About this exercise - Repeat every record below, word for word.

[Collected data]

`src/rtl/npu_act_mem_wr_arbiter.sv`:
```
// Round-robin arbiter sharing the activation-memory write port among the per-MAC
// write requesters; one registered write plus one-cycle ack per accepted request.
module npu_act_mem_wr_arbiter #(
  parameter int NUM_REQ = 32,
  parameter int ADDR_W  = 12,
  parameter int DATA_W  = 8,
  parameter int CNT_W   = 13
) (
  input  logic                      clk,
  input  logic                      resetn,
  input  logic                      layer_start_p,
  input  logic [NUM_REQ-1:0]        hw_mem_wr,
  input  logic [NUM_REQ*ADDR_W-1:0] hw_mem_wr_addr,
  input  logic [NUM_REQ*DATA_W-1:0] hw_mem_wr_data,
  output logic [NUM_REQ-1:0]        hw_mem_wr_ack_p,
  output logic                      act_mem_wr_en,
  output logic [ADDR_W-1:0]         act_mem_wr_addr,
  output logic [DATA_W-1:0]         act_mem_wr_data,
  output logic [CNT_W-1:0]          wr_count,
  output logic                      arb_idle,
  output logic                      req_drop_err
);

  localparam int PTR_W = (NUM_REQ > 1) ? $clog2(NUM_REQ) : 1;

  logic [PTR_W-1:0]   rr_ptr;
  logic [PTR_W-1:0]   grant_idx;
  logic               grant_vld;
  logic [NUM_REQ-1:0] eligible;
  logic [NUM_REQ-1:0] grant_onehot;
  logic [NUM_REQ-1:0] req_p1;
  logic [NUM_REQ-1:0] ack_p1;

  function automatic logic [CNT_W-1:0] sat_inc(input logic [CNT_W-1:0] v);
    return (&v) ? v : v + 1'b1;
  endfunction

  function automatic logic [PTR_W-1:0] wrap_inc(input logic [PTR_W-1:0] v);
    return (int'(v) == NUM_REQ - 1) ? '0 : v + 1'b1;
  endfunction

  // The index acked this cycle is masked so a held request is not granted twice.
  assign eligible = hw_mem_wr & ~hw_mem_wr_ack_p;

  // Stage p0: round-robin scan starting at rr_ptr
  always_comb begin
    int idx;
    idx       = 0;
    grant_vld = 1'b0;
    grant_idx = '0;
    for (int k = 0; k < NUM_REQ; k++) begin
      idx = int'(rr_ptr) + k;
      if (idx >= NUM_REQ) idx = idx - NUM_REQ;
      if (!grant_vld && eligible[idx]) begin
        grant_vld = 1'b1;
        grant_idx = PTR_W'(idx);
      end
    end
  end

  assign grant_onehot = grant_vld ? (NUM_REQ'(1) << grant_idx) : '0;
  assign arb_idle     = (hw_mem_wr == '0) && !act_mem_wr_en;

  // Stage p1: registered write, ack, pointer, counter and protocol history
  always_ff @(posedge clk) begin
    if (!resetn) begin
      hw_mem_wr_ack_p <= '0;
      act_mem_wr_en   <= 1'b0;
      act_mem_wr_addr <= '0;
      act_mem_wr_data <= '0;
      wr_count        <= '0;
      req_drop_err    <= 1'b0;
      rr_ptr          <= '0;
      req_p1          <= '0;
      ack_p1          <= '0;
    end else begin
      hw_mem_wr_ack_p <= grant_onehot;
      act_mem_wr_en   <= grant_vld;
      if (grant_vld) begin
        act_mem_wr_addr <= hw_mem_wr_addr[int'(grant_idx)*ADDR_W +: ADDR_W];
        act_mem_wr_data <= hw_mem_wr_data[int'(grant_idx)*DATA_W +: DATA_W];
      end
      req_p1 <= hw_mem_wr;
      ack_p1 <= hw_mem_wr_ack_p;
      // Layer start overrides pointer advance, counting and error capture.
      if (layer_start_p) begin
        rr_ptr       <= '0;
        wr_count     <= '0;
        req_drop_err <= 1'b0;
      end else begin
        if (grant_vld) rr_ptr <= wrap_inc(grant_idx);
        if (act_mem_wr_en) wr_count <= sat_inc(wr_count);
        if (|(req_p1 & ~ack_p1 & ~hw_mem_wr)) req_drop_err <= 1'b1;
      end
    end
  end

endmodule

```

Answer to this problem -
`src/rtl/npu_act_mem_wr_arbiter.sv`:
```
// Round-robin arbiter sharing the activation-memory write port among the per-MAC
// write requesters; one registered write plus one-cycle ack per accepted request.
module npu_act_mem_wr_arbiter #(
  parameter int NUM_REQ = 32,
  parameter int ADDR_W  = 12,
  parameter int DATA_W  = 8,
  parameter int CNT_W   = 13
) (
  input  logic                      clk,
  input  logic                      resetn,
  input  logic                      layer_start_p,
  input  logic [NUM_REQ-1:0]        hw_mem_wr,
  input  logic [NUM_REQ*ADDR_W-1:0] hw_mem_wr_addr,
  input  logic [NUM_REQ*DATA_W-1:0] hw_mem_wr_data,
  output logic [NUM_REQ-1:0]        hw_mem_wr_ack_p,
  output logic                      act_mem_wr_en,
  output logic [ADDR_W-1:0]         act_mem_wr_addr,
  output logic [DATA_W-1:0]         act_mem_wr_data,
  output logic [CNT_W-1:0]          wr_count,
  output logic                      arb_idle,
  output logic                      req_drop_err
);

  localparam int PTR_W = (NUM_REQ > 1) ? $clog2(NUM_REQ) : 1;

  logic [PTR_W-1:0]   rr_ptr;
  logic [PTR_W-1:0]   grant_idx;
  logic               grant_vld;
  logic [NUM_REQ-1:0] eligible;
  logic [NUM_REQ-1:0] grant_onehot;
  logic [NUM_REQ-1:0] req_p1;
  logic [NUM_REQ-1:0] ack_p1;

  function automatic logic [CNT_W-1:0] sat_inc(input logic [CNT_W-1:0] v);
    return (&v) ? v : v + 1'b1;
  endfunction

  function automatic logic [PTR_W-1:0] wrap_inc(input logic [PTR_W-1:0] v);
    return (int'(v) == NUM_REQ - 1) ? '0 : v + 1'b1;
  endfunction

  // The index acked this cycle is masked so a held request is not granted twice.
  assign eligible = hw_mem_wr & ~hw_mem_wr_ack_p;

  // Stage p0: round-robin scan starting at rr_ptr
  always_comb begin
    int idx;
    idx       = 0;
    grant_vld = 1'b0;
    grant_idx = '0;
    for (int k = 0; k < NUM_REQ; k++) begin
      idx = int'(rr_ptr) + k;
      if (idx >= NUM_REQ) idx = idx - NUM_REQ;
      if (!grant_vld && eligible[idx]) begin
        grant_vld = 1'b1;
        grant_idx = PTR_W'(idx);
      end
    end
  end

  assign grant_onehot = grant_vld ? (NUM_REQ'(1) << grant_idx) : '0;
  assign arb_idle     = (hw_mem_wr == '0) && !act_mem_wr_en;

  // Stage p1: registered write, ack, pointer, counter and protocol history
  always_ff @(posedge clk) begin
    if (!resetn) begin
      hw_mem_wr_ack_p <= '0;
      act_mem_wr_en   <= 1'b0;
      act_mem_wr_addr <= '0;
      act_mem_wr_data <= '0;
      wr_count        <= '0;
      req_drop_err    <= 1'b0;
      rr_ptr          <= '0;
      req_p1          <= '0;
      ack_p1          <= '0;
    end else begin
      hw_mem_wr_ack_p <= grant_onehot;
      act_mem_wr_en   <= grant_vld;
      if (grant_vld) begin
        act_mem_wr_addr <= hw_mem_wr_addr[int'(grant_idx)*ADDR_W +: ADDR_W];
        act_mem_wr_data <= hw_mem_wr_data[int'(grant_idx)*DATA_W +: DATA_W];
      end
      req_p1 <= hw_mem_wr;
      ack_p1 <= hw_mem_wr_ack_p;
      // Layer start overrides pointer advance, counting and error capture.
      if (layer_start_p) begin
        rr_ptr       <= '0;
        wr_count     <= '0;
        req_drop_err <= 1'b0;
      end else begin
        if (grant_vld) rr_ptr <= wrap_inc(grant_idx);
        if (act_mem_wr_en) wr_count <= sat_inc(wr_count);
        if (|(req_p1 & ~ack_p1 & ~hw_mem_wr)) req_drop_err <= 1'b1;
      end
    end
  end

endmodule

```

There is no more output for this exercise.